If you're flaring, you wouldn't eat raw fruits and vegetables on the Specific Carbohydrate Diet. Fruits and vegetables would be peeled and well cooked and could even be mashed or pureed for easier digestion. When your colon is healed and you're able to tolerate them, you could then eat raw fruits and vegetables.
If weight loss is a problem, increasing healthy fats usually compensates for the lower carbs. The diet allows nut butters, avacado, fish, flax and olive oils which are all great sources of calories and healthy fats.
Dr. Ron Hoffman had this to say about the SCD:
In my experience, the most significant breakthroughs for my patients with IBD have taken place with the "Specific Carbohydrate Diet" advocated by Elaine Gottschall in her book Breaking the Vicious Cycle (its foreword written by yours truly). Ms. Gottschall formulated the diet based on personal experience with her daughter, who at age 8 was stricken with debilitating ulcerative colitis. Faced with the imminent prospect of surgery to remove her daughter's colon, Gottschall, then a young biochemist, sought out the advice of an elderly physician trained in turn-of-the-century Germany. His approach hearkened back to an early naturopathic tradition that recognized "pathogenic fermentation" as the root cause of gastrointestinal ailments. Gottschall's use of diet cured her daughter's colitis and out of this experience was born the Specific Carbohydrate Diet (SCD).

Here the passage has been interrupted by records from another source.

File: src/common/cpuPkg.sv
package cpuPkg;

    // datapath and address widths
    localparam int dataWidth = 16;
    localparam int addrWidth = 8;

    // instruction field widths
    localparam int opcodeWidth = 4;
    localparam int fieldWidth  = dataWidth - opcodeWidth;
    localparam int aluOpWidth  = 4;
    localparam int aluImmWidth = dataWidth - opcodeWidth - aluOpWidth;

    // instruction buffer sizing
    localparam int bufferDepth      = 4;
    localparam int bufferPtrWidth   = $clog2(bufferDepth);
    localparam int bufferCountWidth = $clog2(bufferDepth + 1);

    // divide by zero saturates to all ones
    localparam logic [dataWidth-1:0] divZeroResult = 16'hFFFF;

    // opcode 0 and anything above opHalt behave as a no operation
    typedef enum logic [opcodeWidth-1:0] {
        opLdi      = 4'h1,
        opLoad     = 4'h2,
        opStore    = 4'h3,
        opAluImm   = 4'h4,
        opAluMem   = 4'h5,
        opJump     = 4'h6,
        opJumpZero = 4'h7,
        opOut      = 4'h8,
        opHalt     = 4'h9
    } opcodeT;

    // same order as the original sixteen operation ALU
    typedef enum logic [aluOpWidth-1:0] {
        aluAdd, aluSub, aluMul, aluDiv,
        aluShl, aluShr, aluRol, aluRor,
        aluAnd, aluOr, aluXor, aluNor,
        aluNand, aluXnor, aluGreater, aluEqual
    } aluOpT;

    // address form, low bits of field are the address, all of it the ldi immediate
    typedef struct packed {
        opcodeT                opcode;
        logic [fieldWidth-1:0] field;
    } addrFormT;

    // alu form, operand is an immediate or a data address
    typedef struct packed {
        opcodeT                 opcode;
        aluOpT                  aluOp;
        logic [aluImmWidth-1:0] operand;
    } aluFormT;

    // one instruction word, two decodes
    typedef union packed {
        addrFormT addrForm;
        aluFormT  aluForm;
    } instrU;

endpackage

File: src/rtl/instrBuffer.sv
module instrBuffer (
    input  logic                         clock,
    input  logic                         rst,
    input  logic                         push,
    input  logic [cpuPkg::dataWidth-1:0] pushWord,
    input  logic [cpuPkg::addrWidth-1:0] pushAddr,
    input  logic                         pop,
    input  logic                         flush,
    output logic [cpuPkg::dataWidth-1:0] headWord,
    output logic [cpuPkg::addrWidth-1:0] headAddr,
    output logic                         empty,
    output logic                         almostFull
);
    import cpuPkg::*;

    // word and address pairs
    logic [dataWidth-1:0] wordMem [0:bufferDepth-1];
    logic [addrWidth-1:0] addrMem [0:bufferDepth-1];

    logic [bufferPtrWidth-1:0]   wrPtr;
    logic [bufferPtrWidth-1:0]   rdPtr;
    logic [bufferCountWidth-1:0] count;
    logic                        full;
    logic                        doPush;
    logic                        doPop;

    assign empty      = (count == '0);
    assign full       = (count == bufferCountWidth'(bufferDepth));
    // one free slot left, enough for the read in flight
    assign almostFull = (count >= bufferCountWidth'(bufferDepth - 1));

    assign doPush = push & ~full;
    assign doPop  = pop & ~empty;

    // head is visible without a pop
    assign headWord = wordMem[rdPtr];
    assign headAddr = addrMem[rdPtr];

    always_ff @(posedge clock) begin
        if (rst || flush) begin
            // flush wins over a push in the same cycle
            wrPtr <= '0;
            rdPtr <= '0;
            count <= '0;
        end else begin
            if (doPush) begin
                wrPtr <= wrPtr + 1'b1;
            end
            if (doPop) begin
                rdPtr <= rdPtr + 1'b1;
            end
            // push with pop leaves the count alone
            case ({doPush, doPop})
                2'b10:   count <= count + 1'b1;
                2'b01:   count <= count - 1'b1;
                default: count <= count;
            endcase
        end
    end

    // storage
    always_ff @(posedge clock) begin
        if (doPush && !flush) begin
            wordMem[wrPtr] <= pushWord;
            addrMem[wrPtr] <= pushAddr;
        end
    end

endmodule

File: config.mk
export PLATFORM = sky130hd
export DESIGN_NAME = instrBuffer
export DESIGN_NICKNAME = d
export VERILOG_FILES = /design/src/common/cpuPkg.sv /design/src/rtl/instrBuffer.sv
export SDC_FILE = /design/constraint.sdc
export NUM_CORES = 1
export LEC_CHECK = 0
export BUFFER_PORTS_ARGS = -buffer_cell sky130_fd_sc_hd__buf_2
export CAP_MARGIN = 10
export CORE_MARGIN = 8
export CORE_UTILIZATION = 48
export CTS_CLUSTER_SIZE = 25
export DETAILED_ROUTE_END_ITERATION = 7
export GPL_ROUTABILITY_DRIVEN = 1
export PLACE_DENSITY = 0.76
export SYNTH_ARGS = -nofsm -noshare
export SYNTH_HDL_FRONTEND = slang
export SYNTH_SLANG_ARGS = --single-unit
export TNS_END_PERCENT = 10
File: constraint.sdc
create_clock -name clock -period 2.85 [get_ports clock]
set_input_delay 0.1425 -clock clock [delete_from_list [all_inputs] [get_ports clock]]
set_output_delay 0.1425 -clock clock [all_outputs]
set_load 0.005 [all_outputs]
==> flow_summary_export.csv, run 1 <==
group,metric,value,unit
timing,maximum_clock_rate,431,MHz
floorplan,placeableCoreArea,8090,µm²
setup_path,worst_ep_arrival_time,2.61,ns
route,detail_route.vias_per_cell,5.23,
timing,final-hold-violation-count,0,
final_layout,layout_common_cells,"96 x sky130_fd_sc_hd__edfxtp_1, 54 x sky130_fd_sc_hd__buf_2, 24 x sky130_fd_sc_hd__mux4_2, 21 x sky130_fd_sc_hd__dlygate4sd3_1, 10 x sky130_fd_sc_hd__buf_4",
power_and_ir_drop,vdd.ir_drop.worst,305,µV
place,numPlacedInstances,343,
setup_path,critical_path.startpoint_type,"flop",
clock_network,cts_inserted_buffers,9,
clock_network,cts_tree,"built",
logic_synthesis,synth-xor-area-share,0.00443,
route,wire_per_inst,18.5,µm
logic_synthesis,synth_cell_type_count,22,
timing,period_minus_slack,2.32,ns
global_route,wire_length_of_the_first_global_routing_pass,11500,µm
timing,final_cycle_share,0.814,
clock_network,clkTransAtPathRegs,0.09,ns
clock_network,ctsHtreeMaxLevel,3,
place,hpwl,4740,µm
clock_network,ctsLongestPathBuffers,2,
route,route.layer.met1.wl,2740,µm
global_route,maximum_number_of_pins_on_one_net_before_global_route_repair,25,
global_route,grt_pass1_vias,2231,
setup_path,worstPathRequired,3.14,ns
final_layout,area_delta_synth_final,22.5,%
route,drtAntennaViolNets,0,
route,drt_pass1_iterations,4,
timing,report.final.slew_viol_count,0,
route,highest_layer,"met4",
final_layout,fillerInstances,607,
clock_network,insertion_delay,0.35,ns
setup_path,timing.critical_path.slowest_stage_cell,"sky130_fd_sc_hd__o31ai_4",
logic_synthesis,synth_compound_gate_area_share,0.0155,
logic_synthesis,post_synth_mux_area_share,0.142,
setup_path,crit_type,"reg -> reg",
floorplan,ioPinCount,55,
setup_path,worst-path-buf-inv,2,
run,maxCapViolations,0,
place,port_buffers,54,
timing,timing_worst_slew_pin_value,0.495,ns
setup_path,r2r_slack,0.53,ns
logic_synthesis,syn-instance-count,180,
clock_network,root_buffer,"sky130_fd_sc_hd__clkbuf_8",
logic_synthesis,post_synth_instance_area,3960,µm²
timing,fin_skew,0.00781,ns
global_route,grt_antenna_before_repair,0,
route,met3WireLength,364,µm
timing,setup_violations,0,
final_layout,finish.net_count,305,
clock_network,cts.sink_count,105,
setup_path,worst_path_dominant_cell_family,"adder cells",
logic_synthesis,top_area_cells_in_the_synthesized_netlist,"sky130_fd_sc_hd__edfxtp_1 73%, sky130_fd_sc_hd__mux4_2 14%, sky130_fd_sc_hd__dfxtp_1 4.6%, sky130_fd_sc_hd__ha_1 1.6%, sky130_fd_sc_hd__nor3b_1 0.76%",
logic_synthesis,synth_area_per_cell,22.0,µm²
final_layout,finalNonFillerCells,380,
setup_path,cpMostUsedCell,"sky130_fd_sc_hd__inv_1",
logic_synthesis,yosysWarningCount,0,
logic_synthesis,synth_simple_gate_area_share,0.0291,
logic_synthesis,synth_seq_cells,105,
timing,max-slew-margin-rel,0.670,
route,detailroute.wirelength.met2,3780,µm
final_layout,most_frequent_standard_cell_in_the_layout_excluding_fill_and_tap_cells,"sky130_fd_sc_hd__edfxtp_1",
final_layout,num_antenna_cells,0,
timing,grt_setup_unrepaired,"false",
route,route.final.wire_length,7020,µm
logic_synthesis,synth_top_area_share,0.729,
floorplan,chipHeight,107,µm
route,drc,0,
route,vias,1987,
route,detailedRoute.firstIterationViolations,72,
setup_path,biggest_cell_delay_along_the_critical_path,0.43,ns
run_status,status,"completed",
power_and_ir_drop,powerDensity,587,nW/µm²
final_layout,drive_gt1_frac,0.404,
place,globalplace.congestion,0.687,
min_path,hp-class,"in -> reg",
power_and_ir_drop,total_leakage_power,1.64,nW
global_route,overflow,0,
floorplan,rows,33,
setup_path,crit_path_max_fanout,7,
logic_synthesis,syn-num-nets,215,
logic_synthesis,synth_fa_ha_area_frac,0.0209,
setup_path,timing.critical_path.to_type,"flop",
setup_path,cell_by_cell_trace_of_the_critical_path,"inv_1, o31ai_4, ha_1, inv_1, fa_1, xor2_1, or3_1, a21oi_1",
logic_synthesis,yosys.area.top_type,"sky130_fd_sc_hd__edfxtp_1",
floorplan,start_util,0.489,
logic_synthesis,dominant_combinational_cell_family_by_area_after_synthesis,"multiplexers",
floorplan,die_width,107,µm
logic_synthesis,seq_total_area_yosys,0.774,
floorplan,design.die.area,11400,µm²
timing,setup-tns-final,0,ns
global_route,global_route.usage.total,0.133,
[routing by layer]
metal,up-vias,GRT usage
li1,908,-
met1,1023,0.146
met2,43,0.234
met3,13,0.0396
met4,0,0.0603
met5,-,0
[synth_stat cells]
| master | count |
|---|---|
| sky130_fd_sc_hd__o21ai_0 | 5 |
| sky130_fd_sc_hd__or3_1 | 2 |
| sky130_fd_sc_hd__a21oi_1 | 3 |
| sky130_fd_sc_hd__buf_1 | 1 |
| sky130_fd_sc_hd__buf_2 | 3 |
| sky130_fd_sc_hd__nor3_2 | 1 |
| sky130_fd_sc_hd__dfxtp_1 | 9 |
| sky130_fd_sc_hd__mux2i_1 | 2 |
| sky130_fd_sc_hd__o31ai_4 | 1 |
| sky130_fd_sc_hd__nor2_1 | 4 |
| sky130_fd_sc_hd__fa_1 | 1 |
| sky130_fd_sc_hd__ha_1 | 5 |
| sky130_fd_sc_hd__nor3b_1 | 4 |
| sky130_fd_sc_hd__xor2_1 | 2 |
| sky130_fd_sc_hd__inv_1 | 6 |
| sky130_fd_sc_hd__buf_4 | 2 |
| sky130_fd_sc_hd__edfxtp_1 | 96 |
| sky130_fd_sc_hd__nor2b_1 | 1 |
| sky130_fd_sc_hd__nand2_1 | 6 |
| sky130_fd_sc_hd__or4b_1 | 1 |
| sky130_fd_sc_hd__or2_4 | 1 |
| sky130_fd_sc_hd__mux4_2 | 24 |
[path summary, 6_finish.rpt]
check / start / endpoint / cells past startpoint
setup / recovery: count[2] / count[2] / 8
hold reg to reg: rdPtr[0] / flop / 2
setup reg to reg: count[2] / count[2] / 8
hold / removal: pushAddr[3] / addrMem[0][3] / 1
[through the flow]
step           setup slack (ns)  power [mW]   util  cell area (µm²)  hold WS [ns]
4_1_cts                   0.533        2.88  0.598             4840       0.00175
3_5_place_dp              0.561        1.89  0.546             4420         0.364
2_1_floorplan           0.00464        1.82      -             3960         0.241
3_3_place_gp              0.671        1.89  0.546             4420         0.356
5_1_grt                   0.394        2.95  0.599             4850       0.00333
6_report                  0.530        2.85  0.599             4850        0.0129
[registers in the layout (all words and copies together), names as in the netlist, named ones only]
name and cells:
wordMem 64, addrMem 32, count 3, rdPtr 2, wrPtr 2
[report_power, final]
part	internal (mW)	switching, mW	total (mW)
Sequential	1.71	0.0115	1.72
Combinational	0.0852	0.0740	0.159
Clock	0.495	0.475	0.970
Total	2.29	0.561	2.85
[area by class of cell]
class                           count  area, µm²  share of cell area
Sequential cell                   105       3060               0.632
Multi-Input combinational cell     63        857               0.177
Timing Repair Buffer               85        556               0.115
Tap cell                          105        131              0.0271
Clock buffer                        9        124              0.0255
Clock inverter                      7       93.8              0.0194
Inverter                            6       22.5             0.00465
[worst register-to-register path, stage by stage (launching register included)]
cell	delay, ns
sky130_fd_sc_hd__dfxtp_1	0.40
sky130_fd_sc_hd__inv_1	0.10
sky130_fd_sc_hd__o31ai_4	0.43
sky130_fd_sc_hd__ha_1	0.28
sky130_fd_sc_hd__inv_1	0.06
sky130_fd_sc_hd__fa_1	0.39
sky130_fd_sc_hd__xor2_1	0.17
sky130_fd_sc_hd__or3_1	0.30
sky130_fd_sc_hd__a21oi_1	0.13
[cells by family (layout without fill, tap and decap cells)]
kind of cell / after synthesis / after routing
mux: 26 / 26
simple gates: 20 / 20
compound gates: 9 / 9
xor+xnor: 2 / 2
flops: 105 / 105
fa+ha+maj: 6 / 6
buf+inv: 12 / 107
[timing repair]
| item | 4_1_cts | 5_1_grt |
|---|---|---|
| gates resized for setup | 0 | 0 |
| setup buffers | 0 | 0 |
| hold buffers | 20 | 1 |
| endpoints found under the hold margin | 75 | 4 |
Power figures use the tool's default switching activity.
==> run 2: changes to the inputs <==
--- a/config.mk
+++ b/config.mk
@@ -5,6 +5,7 @@
 export SDC_FILE = /design/constraint.sdc
 export NUM_CORES = 1
 export LEC_CHECK = 0
+export ABC_AREA = 1
 export BUFFER_PORTS_ARGS = -buffer_cell sky130_fd_sc_hd__buf_2
 export CAP_MARGIN = 10
 export CORE_MARGIN = 8
==> constraint.sdc (replaced) <==
create_clock -name clock -period 2 [get_ports clock]
set_input_delay 0.1 -clock clock [delete_from_list [all_inputs] [get_ports clock]]
set_output_delay 0.1 -clock clock [all_outputs]
set_load 0.005 [all_outputs]
==> run 2 against run 1 <==
Clock skew is 0.0032 ns lower. Synthesized area rose by 7.8%. Cell count is 34% higher. Clock-buffer cell count grew 1. Largest power group unchanged. Highest routed layer unchanged.
==> flow_summary_export.csv, run 2 <==
group,metric,value,unit
global_route,overflow,0,
route,drt_pass1_iterations,4,
floorplan,start_util,0.491,
final_layout,most_frequent_standard_cell_in_the_layout_excluding_fill_and_tap_cells,"sky130_fd_sc_hd__edfxtp_1",
route,drc,0,
clock_network,ctsLongestPathBuffers,2,
logic_synthesis,synth_simple_gate_area_share,0.0904,
floorplan,chipHeight,110,µm
place,port_buffers,54,
timing,setup-tns-final,0,ns
logic_synthesis,yosys.area.top_type,"sky130_fd_sc_hd__edfxtp_1",
global_route,grt_pass1_vias,2677,
run,maxCapViolations,0,
final_layout,finish.net_count,432,
final_layout,area_delta_synth_final,20.1,%
timing,max-slew-margin-rel,0.736,
logic_synthesis,postSynth.asyncResetShare,0,
place,numPlacedInstances,470,
route,detailedRoute.firstIterationViolations,156,
logic_synthesis,synth_seq_cells,105,
power_and_ir_drop,powerDensity,778,nW/µm²
final_layout,largest_register_ff_count,64,
logic_synthesis,top_area_cells_in_the_synthesized_netlist,"sky130_fd_sc_hd__edfxtp_1 68%, sky130_fd_sc_hd__o22ai_2 5.9%, sky130_fd_sc_hd__o21ai_0 5.5%, sky130_fd_sc_hd__dfxtp_1 4.2%, sky130_fd_sc_hd__nor2_1 3.5%",
final_layout,utilization,0.590,
setup_path,biggest_cell_delay_along_the_critical_path,0.47,ns
power_and_ir_drop,power.total,3.98,mW
min_path,hp-class,"in -> reg",
final_layout,multi_input_comb_area,1040,µm²
final_layout,fillerInstances,694,
clock_network,ctsHtreeMaxLevel,3,
timing,maximum_clock_rate,565,MHz
global_route,grt_antenna_before_repair,0,
route,route.final.wire_length,8210,µm
clock_network,cts_inserted_buffers,9,
power_and_ir_drop,power.internal,3.15,mW
logic_synthesis,post-synth-top-count-cell,"sky130_fd_sc_hd__edfxtp_1",
logic_synthesis,seq_total_area_yosys,0.718,
final_layout,drive_gt1_frac,0.339,
route,drtAntennaViolNets,0,
final_layout,num_antenna_cells,0,
global_route,global_route.usage.total,0.142,
power_and_ir_drop,netSwitchingPower,839,µW
power_and_ir_drop,clockPowerShare,0.310,
clock_network,clkTransAtPathRegs,0.09,ns
floorplan,placeableCoreArea,8680,µm²
power_and_ir_drop,vdd.ir_drop.worst,398,µV
logic_synthesis,synth_area_per_cell,13.8,µm²
setup_path,cell_by_cell_trace_of_the_critical_path,"buf_4, o21ai_0, o22ai_1, buf_2",
clock_network,root_buffer,"sky130_fd_sc_hd__clkbuf_8",
logic_synthesis,synth-xor-area-share,0,
setup_path,timing.critical_path.slowest_stage_cell,"sky130_fd_sc_hd__dfxtp_2",
floorplan,ioPinCount,55,
logic_synthesis,syn-instance-count,308,
timing,grt_setup_unrepaired,"false",
global_route,maximum_number_of_pins_on_one_net_before_global_route_repair,29,
logic_synthesis,post_synth_mux_area_share,0,
setup_path,crit_type,"reg -> out",
logic_synthesis,post_synth_instance_area,4260,µm²
power_and_ir_drop,p_sw_frac,0.211,
route,detail_route.vias_per_cell,5.19,
logic_synthesis,syn-num-nets,343,
global_route,wire_length_of_the_first_global_routing_pass,13100,µm
logic_synthesis,synth_top_area_share,0.676,
logic_synthesis,synth_top_cells_by_count,"96 x sky130_fd_sc_hd__edfxtp_1, 47 x sky130_fd_sc_hd__o21ai_0, 40 x sky130_fd_sc_hd__nor2_1, 22 x sky130_fd_sc_hd__nor2_2, 20 x sky130_fd_sc_hd__o22ai_2",
timing,final_cycle_share,0.885,
timing,timing_worst_slew_pin_value,0.395,ns
setup_path,critical_path.startpoint_type,"flop",
place,globalplace.congestion,0.756,
setup_path,crit_path_max_fanout,24,
timing,period_minus_slack,1.77,ns
floorplan,rows,34,
power_and_ir_drop,power_frac_comb,0.074,
power_and_ir_drop,total_leakage_power,1.85,nW
route,vias,2644,
logic_synthesis,dominant_combinational_cell_family_by_area_after_synthesis,"compound AO/OA/AOI/OAI gates",
power_and_ir_drop,seqPwrFrac,0.616,
final_layout,finalNonFillerCells,509,
timing,report.final.slew_viol_count,0,
logic_synthesis,synth_compound_gate_area_share,0.132,
floorplan,die_width,110,µm
final_layout,regMostFlops,"wordMem",
clock_network,insertion_delay,0.35,ns
setup_path,worstPathRequired,1.90,ns
setup_path,worst_path_dominant_cell_family,"buffers and inverters",
final_layout,biggestRegsByFlops,"wordMem: 64 flops, addrMem: 32 flops, count: 3 flops",
timing,final-hold-violation-count,0,
logic_synthesis,synth_enable_flop_cells,96,
timing,setup_violations,0,
logic_synthesis,synth_fa_ha_area_frac,0.0194,
clock_network,cts_tree,"built",
final_layout,layout_common_cells,"96 x sky130_fd_sc_hd__edfxtp_1, 54 x sky130_fd_sc_hd__buf_2, 47 x sky130_fd_sc_hd__o21ai_0, 36 x sky130_fd_sc_hd__nor2_1, 26 x sky130_fd_sc_hd__nor2_2",
final_layout,sequential_standard_cell_area,3060,µm²
logic_synthesis,postSynth.topFlopCell,"sky130_fd_sc_hd__edfxtp_1",
setup_path,worst_ep_arrival_time,1.67,ns
logic_synthesis,synth_cell_type_count,23,
setup_path,worst-path-buf-inv,2,
floorplan,design.die.area,12200,µm²
run_status,status,"completed",
timing,fin_skew,0.00460,ns
setup_path,timing.critical_path.to_type,"output pin",
route,wire_per_inst,16.1,µm
timing,whs,0.0354,ns
logic_synthesis,yosysWarningCount,0,
place,hpwl,5410,µm
clock_network,cts.sink_count,105,
==> run 2: kinds of logic after synthesis <==
logic type / count (synthesis)
adder cells (fa/ha/maj): 6
flip-flops: 105
AND/OR/NAND/NOR: 83
buffers and inverters: 35
AO/OA/AOI/OAI: 79
==> run 2: power groups by stage <==
stage	registers, mW	clock network, mW	logic [mW]
after global routing	2.46	1.34	0.328
after CTS	2.46	1.26	0.299
after detailed placement	2.51	0	0.263
after floorplan	2.50	0	0.142
final	2.45	1.23	0.295
after global placement	2.50	0	0.254
==> run 2: worst paths after layout <==
kind	start	end	slack [ns]	depth (start not counted)
worst max register to register	count[2]	count[2]	0.24	12
worst min register to register	wrPtr[1]	wrPtr[1]	0.53	2
worst max-delay path	flop	headAddr[1]	0.23	4
worst min-delay path	rst	count[2]	0.04	4
==> run 2: worst reg2reg max path: cells and delay by family, from the launching register on <==
| kind | cells | cell delay [ns] |
|---|---|---|
| adders and majority gates | 2 | 0.54 |
| buffers and inverters | 3 | 0.21 |
| DFF | 1 | 0.42 |
| and+or+nand+nor | 7 | 0.55 |
==> run 2: repair_timing <==
item / CTS / global route
setup buffers: 0 / 0
hold buffers: 24 / 0
gates resized for setup: 0 / 0
endpoints found under the hold margin: 96 / 0
==> run 2: through the flow <==
step	worst slack, ns	cell area, µm²
3_3_place_gp	0.313	4700
3_5_place_dp	0.239	4700
2_1_floorplan	-0.146	4260
4_1_cts	0.203	5120
6_report	0.229	5120
5_1_grt	0.0555	5120
==> run 2: metal layers <==
metal	up-vias	track usage	routed length [µm]
met2	63	0.239	4150
met1	1291	0.167	3520
met5	-	0	0
met4	0	0.0628	124
met3	10	0.0360	411
li1	1280	-	-
==> run 2: area by class of cell <==
cell class	instances	share of cell area
multi-input combinational	168	0.204
clock inverter	5	0.0110
tap	108	0.0264
inverter	21	0.0154
timing repair buffer	92	0.120
clock buffer	10	0.0249
sequential	105	0.598
==> run 3: changes to the inputs <==
--- a/config.mk
+++ b/config.mk
@@ -14,6 +14,7 @@
 export DETAILED_ROUTE_END_ITERATION = 7
 export GPL_ROUTABILITY_DRIVEN = 1
 export PLACE_DENSITY = 0.76
+export REMOVE_ABC_BUFFERS = 1
 export SYNTH_ARGS = -nofsm -noshare
 export SYNTH_HDL_FRONTEND = slang
 export SYNTH_SLANG_ARGS = --single-unit
==> run 3 against run 2 <==
Maximum frequency decreased by 1.7%. Clock skew increased by 0.0049 ns. Worst setup slack got worse by 0.031 ns. Die area unchanged. Critical path type is now reg -> reg.
**config.mk**
```make
export PLATFORM = sky130hd
export DESIGN_NAME = mesh_route_stage
export DESIGN_NICKNAME = d
export VERILOG_FILES = /design/src/routing_pkg.sv /design/src/mesh_dir_if.sv /design/src/mesh_dir.sv /design/src/turn_model_select.sv /design/src/odd_even_select.sv /design/src/mesh_route_stage.sv
export VERILOG_INCLUDE_DIRS = /design/src /design/src/src
export SDC_FILE = /design/constraint.sdc
export NUM_CORES = 1
export LEC_CHECK = 0
export BUFFER_PORTS_ARGS = -buffer_cell sky130_fd_sc_hd__buf_2
export CAP_MARGIN = 30
export CORE_AREA = 2 2 39 41
export DETAILED_ROUTE_END_ITERATION = 6
export DIE_AREA = 0 0 41 43
export SYNTH_ARGS = -nofsm -noshare
export SYNTH_HDL_FRONTEND = slang
export SYNTH_SLANG_ARGS = --single-unit
```
**constraint.sdc**
```tcl
create_clock -name clk -period 1.8 [get_ports clk]
set_clock_uncertainty 0.2 [all_clocks]
set_input_delay 0 -clock clk [delete_from_list [all_inputs] [get_ports clk]]
set_output_delay 0 -clock clk [all_outputs]
set_load 0.05 [all_outputs]
```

The basic theory underlying the SCD is that disease-producing bacteria and fungus spread their toxic humors in the intestines when a natural balance has been disrupted. In a "vicious cycle," harmful bugs proliferate, irritate the intestine, disrupt digestion, impair immunity, and foster fermentive degradation of certain hard-to-digest foods. The main dietary culprits: two-sugar and other enzymatically-resistant carbohydrates found in grains, certain starchy vegetables, certain fruits, table sugar, and lactose-rich dairy products.
Gottschall's Specific Carbohydrate Diet is a balanced, varied program consisting of meat, fish, eggs and poultry with most vegetables, nuts, and some fruits and sugars allowed. Lactose-free dairy products are permitted, as are certain ingeniously-formulated grain-free breads, cookies and pastries consisting of nut-meal. Beans are usually able to be reintroduced within three months.
Patients with IBD often note significant improvement in their symptoms within three weeks of starting the Gottschall diet. By twelve weeks, the majority are recovering definitively. One twenty-year-old patient of mine with ulcerative colitis took a full year to become symptom-free. She now maintains her remission with a modified version of the SCD that allows her occasional rice-based grain products. Another patient with ulcerative proctitis affecting the rectum had daily bloody diarrhea despite medications for years until initiating the Gottschall diet. After 18 months, he is completely symptom-free without the aid of medications. Elaine Gottschall herself is a frequent recipient of letters of gratitude from patients relieved of devastating symptoms.